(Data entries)
══════
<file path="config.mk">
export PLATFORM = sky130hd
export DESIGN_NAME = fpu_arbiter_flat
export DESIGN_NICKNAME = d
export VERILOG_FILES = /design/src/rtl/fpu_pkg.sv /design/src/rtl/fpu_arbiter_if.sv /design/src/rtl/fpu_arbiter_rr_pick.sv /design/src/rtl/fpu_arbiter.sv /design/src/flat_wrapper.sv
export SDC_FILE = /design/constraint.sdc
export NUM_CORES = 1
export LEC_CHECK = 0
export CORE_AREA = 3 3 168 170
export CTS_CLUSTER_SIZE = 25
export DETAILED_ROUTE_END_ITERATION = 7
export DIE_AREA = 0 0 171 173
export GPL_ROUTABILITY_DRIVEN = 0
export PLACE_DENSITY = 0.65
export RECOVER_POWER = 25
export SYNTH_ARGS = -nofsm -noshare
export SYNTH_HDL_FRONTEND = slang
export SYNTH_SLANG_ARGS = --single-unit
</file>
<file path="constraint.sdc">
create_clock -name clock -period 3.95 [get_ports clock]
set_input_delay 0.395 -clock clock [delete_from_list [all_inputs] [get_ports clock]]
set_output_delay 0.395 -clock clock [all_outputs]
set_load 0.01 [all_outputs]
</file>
══════
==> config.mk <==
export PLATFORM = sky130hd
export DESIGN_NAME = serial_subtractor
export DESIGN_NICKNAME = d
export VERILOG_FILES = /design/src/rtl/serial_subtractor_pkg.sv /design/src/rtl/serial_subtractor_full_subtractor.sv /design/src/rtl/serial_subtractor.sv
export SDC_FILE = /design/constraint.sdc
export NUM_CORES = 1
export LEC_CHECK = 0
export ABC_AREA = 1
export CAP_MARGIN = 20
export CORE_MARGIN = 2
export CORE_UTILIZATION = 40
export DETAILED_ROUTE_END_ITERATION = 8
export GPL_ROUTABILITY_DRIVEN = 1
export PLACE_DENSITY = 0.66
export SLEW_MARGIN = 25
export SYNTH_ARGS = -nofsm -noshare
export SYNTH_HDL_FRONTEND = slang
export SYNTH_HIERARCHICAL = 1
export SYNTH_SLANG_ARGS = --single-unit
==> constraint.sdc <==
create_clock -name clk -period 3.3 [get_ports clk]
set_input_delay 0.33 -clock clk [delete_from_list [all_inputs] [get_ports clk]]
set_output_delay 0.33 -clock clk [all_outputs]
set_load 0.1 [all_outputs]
══════
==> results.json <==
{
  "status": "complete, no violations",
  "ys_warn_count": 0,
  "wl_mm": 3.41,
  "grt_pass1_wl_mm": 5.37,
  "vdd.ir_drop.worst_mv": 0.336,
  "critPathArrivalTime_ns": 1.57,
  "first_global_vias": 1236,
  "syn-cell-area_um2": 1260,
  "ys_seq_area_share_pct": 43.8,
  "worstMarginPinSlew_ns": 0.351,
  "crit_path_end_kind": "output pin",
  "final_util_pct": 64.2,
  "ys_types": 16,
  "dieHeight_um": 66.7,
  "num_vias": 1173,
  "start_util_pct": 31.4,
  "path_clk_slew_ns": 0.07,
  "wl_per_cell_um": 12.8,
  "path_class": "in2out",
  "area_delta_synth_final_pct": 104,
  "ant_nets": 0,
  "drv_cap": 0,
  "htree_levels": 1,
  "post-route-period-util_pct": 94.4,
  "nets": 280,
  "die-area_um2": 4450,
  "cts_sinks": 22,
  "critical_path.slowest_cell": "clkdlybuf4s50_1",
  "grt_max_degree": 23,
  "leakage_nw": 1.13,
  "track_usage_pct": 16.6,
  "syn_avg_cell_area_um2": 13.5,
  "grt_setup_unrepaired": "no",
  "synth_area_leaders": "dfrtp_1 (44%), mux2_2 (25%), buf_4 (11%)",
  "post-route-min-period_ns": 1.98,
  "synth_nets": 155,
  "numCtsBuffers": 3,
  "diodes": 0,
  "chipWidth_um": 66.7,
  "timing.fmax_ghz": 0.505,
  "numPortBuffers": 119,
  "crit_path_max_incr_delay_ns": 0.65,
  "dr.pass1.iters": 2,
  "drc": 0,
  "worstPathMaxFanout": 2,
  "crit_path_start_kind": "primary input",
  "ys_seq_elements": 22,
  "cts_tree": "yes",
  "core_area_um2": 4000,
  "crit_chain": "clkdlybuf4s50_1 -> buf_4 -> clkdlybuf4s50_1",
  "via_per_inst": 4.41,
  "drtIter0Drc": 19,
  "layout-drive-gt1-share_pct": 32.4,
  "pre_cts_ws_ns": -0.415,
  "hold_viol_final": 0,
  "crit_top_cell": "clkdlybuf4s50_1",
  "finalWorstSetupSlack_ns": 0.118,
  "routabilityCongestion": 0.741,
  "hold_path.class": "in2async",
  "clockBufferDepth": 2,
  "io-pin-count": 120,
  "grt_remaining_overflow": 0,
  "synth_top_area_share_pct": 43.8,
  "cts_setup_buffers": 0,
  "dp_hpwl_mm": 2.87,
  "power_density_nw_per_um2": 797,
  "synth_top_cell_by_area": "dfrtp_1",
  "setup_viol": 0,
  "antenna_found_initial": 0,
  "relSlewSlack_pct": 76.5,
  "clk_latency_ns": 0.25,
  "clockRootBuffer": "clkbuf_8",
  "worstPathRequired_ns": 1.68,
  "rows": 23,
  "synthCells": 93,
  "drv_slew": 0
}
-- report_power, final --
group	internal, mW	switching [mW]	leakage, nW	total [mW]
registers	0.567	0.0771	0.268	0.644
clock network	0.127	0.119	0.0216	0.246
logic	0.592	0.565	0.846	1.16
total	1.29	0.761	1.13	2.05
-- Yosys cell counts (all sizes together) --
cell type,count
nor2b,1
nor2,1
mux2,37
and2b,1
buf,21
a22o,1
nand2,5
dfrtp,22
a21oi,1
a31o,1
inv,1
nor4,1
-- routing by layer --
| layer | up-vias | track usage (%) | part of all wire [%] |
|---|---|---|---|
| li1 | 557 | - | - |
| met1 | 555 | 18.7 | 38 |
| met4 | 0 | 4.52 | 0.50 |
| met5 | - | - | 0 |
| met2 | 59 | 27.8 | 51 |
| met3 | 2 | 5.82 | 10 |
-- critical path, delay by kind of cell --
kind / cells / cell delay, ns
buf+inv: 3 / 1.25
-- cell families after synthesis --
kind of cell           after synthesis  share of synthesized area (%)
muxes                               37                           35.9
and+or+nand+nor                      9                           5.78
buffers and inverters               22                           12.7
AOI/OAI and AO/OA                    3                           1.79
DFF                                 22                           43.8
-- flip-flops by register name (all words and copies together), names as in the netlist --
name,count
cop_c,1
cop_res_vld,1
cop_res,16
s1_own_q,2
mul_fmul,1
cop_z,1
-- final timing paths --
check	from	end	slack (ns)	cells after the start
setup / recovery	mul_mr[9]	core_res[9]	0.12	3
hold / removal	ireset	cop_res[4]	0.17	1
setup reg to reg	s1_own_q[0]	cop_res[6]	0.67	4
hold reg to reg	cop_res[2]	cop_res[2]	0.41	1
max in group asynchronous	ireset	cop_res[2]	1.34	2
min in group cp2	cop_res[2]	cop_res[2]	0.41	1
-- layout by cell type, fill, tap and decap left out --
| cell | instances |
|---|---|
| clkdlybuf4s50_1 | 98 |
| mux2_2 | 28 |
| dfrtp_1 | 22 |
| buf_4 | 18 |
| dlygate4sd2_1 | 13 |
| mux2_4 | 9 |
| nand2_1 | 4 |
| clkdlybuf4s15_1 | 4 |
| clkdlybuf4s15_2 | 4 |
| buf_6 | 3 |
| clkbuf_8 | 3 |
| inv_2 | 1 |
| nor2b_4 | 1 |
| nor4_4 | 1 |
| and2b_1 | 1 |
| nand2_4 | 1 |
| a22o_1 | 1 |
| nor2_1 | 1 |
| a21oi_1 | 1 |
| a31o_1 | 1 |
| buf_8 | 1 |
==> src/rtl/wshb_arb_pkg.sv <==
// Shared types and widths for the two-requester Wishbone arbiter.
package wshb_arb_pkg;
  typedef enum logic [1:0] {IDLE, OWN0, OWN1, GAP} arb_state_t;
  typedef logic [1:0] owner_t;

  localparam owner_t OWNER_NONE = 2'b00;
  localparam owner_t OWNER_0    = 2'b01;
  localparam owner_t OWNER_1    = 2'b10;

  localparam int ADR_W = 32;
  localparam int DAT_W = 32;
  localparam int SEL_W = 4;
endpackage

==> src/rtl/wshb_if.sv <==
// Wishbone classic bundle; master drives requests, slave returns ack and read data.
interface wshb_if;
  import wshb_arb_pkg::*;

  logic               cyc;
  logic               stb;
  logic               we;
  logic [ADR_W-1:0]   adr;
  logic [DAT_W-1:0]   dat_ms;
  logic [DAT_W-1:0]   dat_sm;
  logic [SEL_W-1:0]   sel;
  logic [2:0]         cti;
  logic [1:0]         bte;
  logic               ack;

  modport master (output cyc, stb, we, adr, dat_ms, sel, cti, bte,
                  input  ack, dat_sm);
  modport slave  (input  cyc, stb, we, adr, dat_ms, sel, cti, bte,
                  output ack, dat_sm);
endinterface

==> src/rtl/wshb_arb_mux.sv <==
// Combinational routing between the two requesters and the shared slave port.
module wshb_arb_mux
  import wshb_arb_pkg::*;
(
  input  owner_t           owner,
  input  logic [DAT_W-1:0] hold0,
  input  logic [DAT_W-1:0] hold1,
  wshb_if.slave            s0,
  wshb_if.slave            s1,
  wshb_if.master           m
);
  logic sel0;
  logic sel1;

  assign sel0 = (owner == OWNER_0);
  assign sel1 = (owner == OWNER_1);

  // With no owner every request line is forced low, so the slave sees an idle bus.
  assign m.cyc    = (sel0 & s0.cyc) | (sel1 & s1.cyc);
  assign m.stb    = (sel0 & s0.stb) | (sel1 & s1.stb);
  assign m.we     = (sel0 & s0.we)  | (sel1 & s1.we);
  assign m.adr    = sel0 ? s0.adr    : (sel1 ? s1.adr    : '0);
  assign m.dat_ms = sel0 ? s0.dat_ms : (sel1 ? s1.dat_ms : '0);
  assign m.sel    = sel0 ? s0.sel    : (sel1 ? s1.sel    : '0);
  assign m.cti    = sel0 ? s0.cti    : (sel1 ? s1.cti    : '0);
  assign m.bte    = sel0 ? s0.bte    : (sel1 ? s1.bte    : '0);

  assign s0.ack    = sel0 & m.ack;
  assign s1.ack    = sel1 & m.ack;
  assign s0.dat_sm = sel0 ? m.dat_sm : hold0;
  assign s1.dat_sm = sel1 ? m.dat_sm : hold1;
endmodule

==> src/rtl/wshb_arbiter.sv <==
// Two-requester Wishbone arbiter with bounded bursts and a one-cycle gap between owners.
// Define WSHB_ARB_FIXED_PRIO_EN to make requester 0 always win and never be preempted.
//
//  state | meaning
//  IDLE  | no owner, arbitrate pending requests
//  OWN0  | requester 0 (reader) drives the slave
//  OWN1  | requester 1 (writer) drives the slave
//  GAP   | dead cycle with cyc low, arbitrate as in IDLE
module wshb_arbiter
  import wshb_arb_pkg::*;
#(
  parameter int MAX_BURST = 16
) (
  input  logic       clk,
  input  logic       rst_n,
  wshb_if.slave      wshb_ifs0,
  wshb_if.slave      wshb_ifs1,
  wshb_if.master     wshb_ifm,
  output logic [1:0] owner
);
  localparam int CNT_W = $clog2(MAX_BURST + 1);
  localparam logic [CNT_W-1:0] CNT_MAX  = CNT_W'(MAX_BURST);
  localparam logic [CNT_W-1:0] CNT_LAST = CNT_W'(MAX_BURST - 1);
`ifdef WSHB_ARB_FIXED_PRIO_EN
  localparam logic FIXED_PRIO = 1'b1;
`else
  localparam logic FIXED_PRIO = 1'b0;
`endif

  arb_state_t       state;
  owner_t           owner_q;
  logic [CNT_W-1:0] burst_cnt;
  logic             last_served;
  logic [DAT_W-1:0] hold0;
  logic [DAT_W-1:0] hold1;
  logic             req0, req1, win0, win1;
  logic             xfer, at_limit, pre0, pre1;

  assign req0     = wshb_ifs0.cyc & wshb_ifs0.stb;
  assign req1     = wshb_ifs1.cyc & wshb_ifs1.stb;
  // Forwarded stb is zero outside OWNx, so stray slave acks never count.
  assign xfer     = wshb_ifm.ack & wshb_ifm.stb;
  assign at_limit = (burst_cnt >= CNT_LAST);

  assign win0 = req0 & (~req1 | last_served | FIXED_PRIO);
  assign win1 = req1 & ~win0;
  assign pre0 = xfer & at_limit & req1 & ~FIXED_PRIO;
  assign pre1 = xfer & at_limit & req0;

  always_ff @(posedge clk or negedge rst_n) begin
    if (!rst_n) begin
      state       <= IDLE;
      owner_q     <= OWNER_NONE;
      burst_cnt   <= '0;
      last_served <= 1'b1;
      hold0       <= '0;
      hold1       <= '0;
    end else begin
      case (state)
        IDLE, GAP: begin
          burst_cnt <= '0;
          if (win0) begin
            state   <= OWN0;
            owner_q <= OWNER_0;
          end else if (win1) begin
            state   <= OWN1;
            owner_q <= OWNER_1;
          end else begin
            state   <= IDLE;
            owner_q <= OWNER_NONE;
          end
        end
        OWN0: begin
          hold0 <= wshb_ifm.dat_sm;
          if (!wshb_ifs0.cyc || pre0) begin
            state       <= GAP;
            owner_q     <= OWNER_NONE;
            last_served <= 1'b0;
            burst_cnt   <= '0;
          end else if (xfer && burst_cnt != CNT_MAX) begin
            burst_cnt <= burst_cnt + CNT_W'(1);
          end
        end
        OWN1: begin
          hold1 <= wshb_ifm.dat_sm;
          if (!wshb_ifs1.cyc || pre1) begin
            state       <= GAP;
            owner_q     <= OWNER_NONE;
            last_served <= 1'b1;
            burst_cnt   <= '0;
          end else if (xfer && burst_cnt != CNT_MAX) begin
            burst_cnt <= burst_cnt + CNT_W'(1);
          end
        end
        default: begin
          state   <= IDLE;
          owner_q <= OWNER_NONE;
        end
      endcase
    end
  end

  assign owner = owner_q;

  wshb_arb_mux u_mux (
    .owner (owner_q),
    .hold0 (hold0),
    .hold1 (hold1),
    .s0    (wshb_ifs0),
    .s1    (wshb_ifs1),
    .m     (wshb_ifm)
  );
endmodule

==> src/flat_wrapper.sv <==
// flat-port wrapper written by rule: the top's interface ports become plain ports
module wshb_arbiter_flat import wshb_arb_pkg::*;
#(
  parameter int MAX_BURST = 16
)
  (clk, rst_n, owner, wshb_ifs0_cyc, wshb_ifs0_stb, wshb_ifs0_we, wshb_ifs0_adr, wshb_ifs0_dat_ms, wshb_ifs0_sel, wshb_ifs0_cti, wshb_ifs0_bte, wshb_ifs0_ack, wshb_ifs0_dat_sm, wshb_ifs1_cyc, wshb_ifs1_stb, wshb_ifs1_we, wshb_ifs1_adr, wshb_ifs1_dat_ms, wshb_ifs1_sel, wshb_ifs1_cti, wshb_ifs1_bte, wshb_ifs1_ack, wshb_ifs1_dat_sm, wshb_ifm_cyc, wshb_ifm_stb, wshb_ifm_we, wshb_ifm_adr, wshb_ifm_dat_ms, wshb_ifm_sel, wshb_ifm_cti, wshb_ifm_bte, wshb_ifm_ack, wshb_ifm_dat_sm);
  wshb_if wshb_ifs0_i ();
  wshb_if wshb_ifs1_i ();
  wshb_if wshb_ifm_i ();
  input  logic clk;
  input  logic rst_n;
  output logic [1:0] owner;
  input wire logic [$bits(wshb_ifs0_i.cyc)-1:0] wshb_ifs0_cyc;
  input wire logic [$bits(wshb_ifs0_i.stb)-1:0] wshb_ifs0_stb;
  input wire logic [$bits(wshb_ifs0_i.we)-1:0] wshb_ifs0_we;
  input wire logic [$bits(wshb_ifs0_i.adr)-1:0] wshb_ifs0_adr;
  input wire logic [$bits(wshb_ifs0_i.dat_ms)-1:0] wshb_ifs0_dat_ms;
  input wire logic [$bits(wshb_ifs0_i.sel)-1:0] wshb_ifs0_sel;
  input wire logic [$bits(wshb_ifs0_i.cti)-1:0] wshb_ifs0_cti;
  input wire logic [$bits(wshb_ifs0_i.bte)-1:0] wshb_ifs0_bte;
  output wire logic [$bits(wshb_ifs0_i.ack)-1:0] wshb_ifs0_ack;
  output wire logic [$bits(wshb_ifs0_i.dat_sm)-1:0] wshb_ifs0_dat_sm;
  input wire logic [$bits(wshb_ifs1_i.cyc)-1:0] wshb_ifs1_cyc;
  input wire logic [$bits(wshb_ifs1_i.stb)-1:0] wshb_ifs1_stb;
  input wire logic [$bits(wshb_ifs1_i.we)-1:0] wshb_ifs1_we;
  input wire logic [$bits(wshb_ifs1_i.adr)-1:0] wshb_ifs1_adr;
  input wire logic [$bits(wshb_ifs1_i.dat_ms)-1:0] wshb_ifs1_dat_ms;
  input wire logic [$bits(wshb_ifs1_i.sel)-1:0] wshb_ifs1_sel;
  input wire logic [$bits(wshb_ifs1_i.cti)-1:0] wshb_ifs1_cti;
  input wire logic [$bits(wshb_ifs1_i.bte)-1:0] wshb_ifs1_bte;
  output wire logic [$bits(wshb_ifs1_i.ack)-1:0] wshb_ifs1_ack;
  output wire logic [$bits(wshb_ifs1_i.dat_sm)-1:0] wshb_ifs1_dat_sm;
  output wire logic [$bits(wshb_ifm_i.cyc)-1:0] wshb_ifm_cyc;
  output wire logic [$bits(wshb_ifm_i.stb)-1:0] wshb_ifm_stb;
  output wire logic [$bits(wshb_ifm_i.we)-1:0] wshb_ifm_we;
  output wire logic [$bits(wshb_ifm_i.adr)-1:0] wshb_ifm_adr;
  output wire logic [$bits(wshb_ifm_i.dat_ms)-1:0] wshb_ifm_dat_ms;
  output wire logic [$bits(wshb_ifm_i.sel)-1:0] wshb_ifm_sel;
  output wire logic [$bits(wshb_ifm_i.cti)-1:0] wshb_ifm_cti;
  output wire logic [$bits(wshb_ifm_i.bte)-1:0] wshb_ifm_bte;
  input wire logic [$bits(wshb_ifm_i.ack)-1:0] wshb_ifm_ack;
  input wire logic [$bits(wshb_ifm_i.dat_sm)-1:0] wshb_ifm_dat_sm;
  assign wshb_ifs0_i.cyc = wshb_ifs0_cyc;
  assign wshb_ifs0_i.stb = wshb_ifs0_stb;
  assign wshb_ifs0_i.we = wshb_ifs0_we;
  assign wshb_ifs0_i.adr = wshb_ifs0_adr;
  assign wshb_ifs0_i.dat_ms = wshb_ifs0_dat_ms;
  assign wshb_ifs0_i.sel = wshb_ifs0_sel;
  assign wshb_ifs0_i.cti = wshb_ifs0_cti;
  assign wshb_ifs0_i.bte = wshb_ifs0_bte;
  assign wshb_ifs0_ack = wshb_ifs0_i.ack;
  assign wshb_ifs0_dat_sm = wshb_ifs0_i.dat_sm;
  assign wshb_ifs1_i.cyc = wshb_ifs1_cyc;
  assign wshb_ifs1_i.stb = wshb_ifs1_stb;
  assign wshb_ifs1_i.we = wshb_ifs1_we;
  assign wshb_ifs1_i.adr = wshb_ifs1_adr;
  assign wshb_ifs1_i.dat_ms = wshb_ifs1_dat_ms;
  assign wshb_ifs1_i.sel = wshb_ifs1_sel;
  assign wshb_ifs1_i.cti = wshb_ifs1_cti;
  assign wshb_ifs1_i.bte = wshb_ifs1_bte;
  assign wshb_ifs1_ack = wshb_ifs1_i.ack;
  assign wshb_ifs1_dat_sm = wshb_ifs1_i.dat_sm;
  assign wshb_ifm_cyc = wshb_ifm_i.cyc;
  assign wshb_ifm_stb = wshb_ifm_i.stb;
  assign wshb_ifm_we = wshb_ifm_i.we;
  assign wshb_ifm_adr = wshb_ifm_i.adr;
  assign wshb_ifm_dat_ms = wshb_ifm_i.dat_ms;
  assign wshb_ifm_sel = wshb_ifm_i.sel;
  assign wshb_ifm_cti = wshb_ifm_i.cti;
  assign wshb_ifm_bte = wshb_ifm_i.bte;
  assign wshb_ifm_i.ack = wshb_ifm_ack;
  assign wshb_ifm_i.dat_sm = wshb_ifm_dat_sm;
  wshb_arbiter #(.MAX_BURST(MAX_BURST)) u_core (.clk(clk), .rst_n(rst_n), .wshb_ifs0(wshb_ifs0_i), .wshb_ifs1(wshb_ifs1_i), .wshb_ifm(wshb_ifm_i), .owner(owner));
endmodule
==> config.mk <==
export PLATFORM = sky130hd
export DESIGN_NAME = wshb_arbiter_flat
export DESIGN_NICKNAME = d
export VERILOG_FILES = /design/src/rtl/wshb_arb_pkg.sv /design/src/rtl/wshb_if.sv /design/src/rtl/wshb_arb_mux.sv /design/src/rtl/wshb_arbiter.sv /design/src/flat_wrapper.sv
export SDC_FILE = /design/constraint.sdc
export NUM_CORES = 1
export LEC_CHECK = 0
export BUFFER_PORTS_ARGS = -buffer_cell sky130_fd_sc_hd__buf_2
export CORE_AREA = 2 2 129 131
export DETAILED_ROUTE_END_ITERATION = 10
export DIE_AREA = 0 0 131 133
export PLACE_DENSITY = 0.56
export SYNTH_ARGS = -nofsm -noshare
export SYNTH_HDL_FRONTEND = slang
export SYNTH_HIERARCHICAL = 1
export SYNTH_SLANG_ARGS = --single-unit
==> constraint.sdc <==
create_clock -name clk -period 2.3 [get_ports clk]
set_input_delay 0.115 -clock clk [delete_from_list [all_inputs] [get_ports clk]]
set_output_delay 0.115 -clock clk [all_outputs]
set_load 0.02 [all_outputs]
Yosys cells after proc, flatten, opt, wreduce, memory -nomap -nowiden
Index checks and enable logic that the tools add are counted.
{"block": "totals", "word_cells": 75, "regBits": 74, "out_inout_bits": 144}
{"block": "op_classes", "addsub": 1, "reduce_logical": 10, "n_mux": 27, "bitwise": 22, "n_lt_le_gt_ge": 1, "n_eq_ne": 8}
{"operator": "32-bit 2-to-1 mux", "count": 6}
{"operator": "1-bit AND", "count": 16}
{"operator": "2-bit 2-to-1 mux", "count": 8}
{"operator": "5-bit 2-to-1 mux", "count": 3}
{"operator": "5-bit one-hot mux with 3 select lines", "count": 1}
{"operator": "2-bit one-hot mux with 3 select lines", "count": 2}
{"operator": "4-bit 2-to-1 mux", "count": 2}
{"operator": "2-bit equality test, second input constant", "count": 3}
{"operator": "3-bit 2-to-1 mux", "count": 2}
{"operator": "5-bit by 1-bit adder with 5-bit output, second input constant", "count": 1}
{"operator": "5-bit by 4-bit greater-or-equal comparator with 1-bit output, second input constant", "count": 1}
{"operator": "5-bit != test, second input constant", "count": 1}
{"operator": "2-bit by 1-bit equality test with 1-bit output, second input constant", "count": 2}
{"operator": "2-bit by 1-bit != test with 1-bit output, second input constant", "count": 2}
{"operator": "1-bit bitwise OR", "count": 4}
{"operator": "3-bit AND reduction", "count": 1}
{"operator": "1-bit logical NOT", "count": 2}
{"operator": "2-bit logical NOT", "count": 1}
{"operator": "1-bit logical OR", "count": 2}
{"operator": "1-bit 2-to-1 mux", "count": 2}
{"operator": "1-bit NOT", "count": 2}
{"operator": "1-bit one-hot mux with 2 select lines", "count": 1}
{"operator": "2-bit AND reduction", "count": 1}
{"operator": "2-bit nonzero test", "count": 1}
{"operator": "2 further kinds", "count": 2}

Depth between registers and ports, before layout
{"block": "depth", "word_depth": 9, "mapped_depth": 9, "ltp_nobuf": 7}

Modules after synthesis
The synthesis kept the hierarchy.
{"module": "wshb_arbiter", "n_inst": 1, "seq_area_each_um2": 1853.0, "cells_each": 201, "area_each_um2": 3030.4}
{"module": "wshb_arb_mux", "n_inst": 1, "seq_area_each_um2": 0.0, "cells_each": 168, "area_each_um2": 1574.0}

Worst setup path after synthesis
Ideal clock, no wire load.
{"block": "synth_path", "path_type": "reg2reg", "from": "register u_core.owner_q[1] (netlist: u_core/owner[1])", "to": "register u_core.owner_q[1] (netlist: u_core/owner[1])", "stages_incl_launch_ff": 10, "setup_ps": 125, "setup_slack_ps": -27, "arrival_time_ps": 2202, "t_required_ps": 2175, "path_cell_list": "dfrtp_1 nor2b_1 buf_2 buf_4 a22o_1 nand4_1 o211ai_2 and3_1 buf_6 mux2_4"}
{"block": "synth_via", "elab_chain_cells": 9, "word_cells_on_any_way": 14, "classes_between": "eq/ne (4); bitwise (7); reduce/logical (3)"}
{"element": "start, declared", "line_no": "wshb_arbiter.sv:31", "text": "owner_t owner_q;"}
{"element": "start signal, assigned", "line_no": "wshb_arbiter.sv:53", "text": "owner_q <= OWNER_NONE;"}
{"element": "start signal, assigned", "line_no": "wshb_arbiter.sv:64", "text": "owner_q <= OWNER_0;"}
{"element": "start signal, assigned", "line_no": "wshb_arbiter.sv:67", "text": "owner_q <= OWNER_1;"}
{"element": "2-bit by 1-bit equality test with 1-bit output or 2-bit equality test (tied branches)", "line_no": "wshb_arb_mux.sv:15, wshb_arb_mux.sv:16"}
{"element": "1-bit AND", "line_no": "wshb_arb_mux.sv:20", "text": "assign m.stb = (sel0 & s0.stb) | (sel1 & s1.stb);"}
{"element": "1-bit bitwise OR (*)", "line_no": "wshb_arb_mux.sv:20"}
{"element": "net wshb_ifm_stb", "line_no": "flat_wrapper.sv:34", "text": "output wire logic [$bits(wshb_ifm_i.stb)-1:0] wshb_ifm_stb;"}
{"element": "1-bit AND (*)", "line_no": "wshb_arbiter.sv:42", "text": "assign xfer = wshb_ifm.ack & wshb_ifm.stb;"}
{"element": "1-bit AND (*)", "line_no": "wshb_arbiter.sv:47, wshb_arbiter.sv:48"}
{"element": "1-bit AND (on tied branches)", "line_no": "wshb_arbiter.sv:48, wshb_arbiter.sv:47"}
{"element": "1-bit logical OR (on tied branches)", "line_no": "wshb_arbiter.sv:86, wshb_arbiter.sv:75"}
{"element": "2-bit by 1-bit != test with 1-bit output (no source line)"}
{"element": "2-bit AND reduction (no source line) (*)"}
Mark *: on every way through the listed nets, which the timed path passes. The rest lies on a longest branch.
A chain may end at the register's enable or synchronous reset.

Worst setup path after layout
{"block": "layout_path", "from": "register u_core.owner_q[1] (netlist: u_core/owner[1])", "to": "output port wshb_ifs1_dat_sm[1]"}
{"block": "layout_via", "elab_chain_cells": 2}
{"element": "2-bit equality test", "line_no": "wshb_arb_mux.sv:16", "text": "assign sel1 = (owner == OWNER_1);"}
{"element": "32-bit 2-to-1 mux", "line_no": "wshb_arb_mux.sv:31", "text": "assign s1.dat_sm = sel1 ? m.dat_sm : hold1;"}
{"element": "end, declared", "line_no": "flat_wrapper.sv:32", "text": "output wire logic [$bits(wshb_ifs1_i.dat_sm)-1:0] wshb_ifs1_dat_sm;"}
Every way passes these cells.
══════
### PROMPT
Check each line of the entries, and copy the ones that contain "ireset".

### RESPONSE BELOW
hold / removal	ireset	cop_res[4]	0.17	1
max in group asynchronous	ireset	cop_res[2]	1.34	2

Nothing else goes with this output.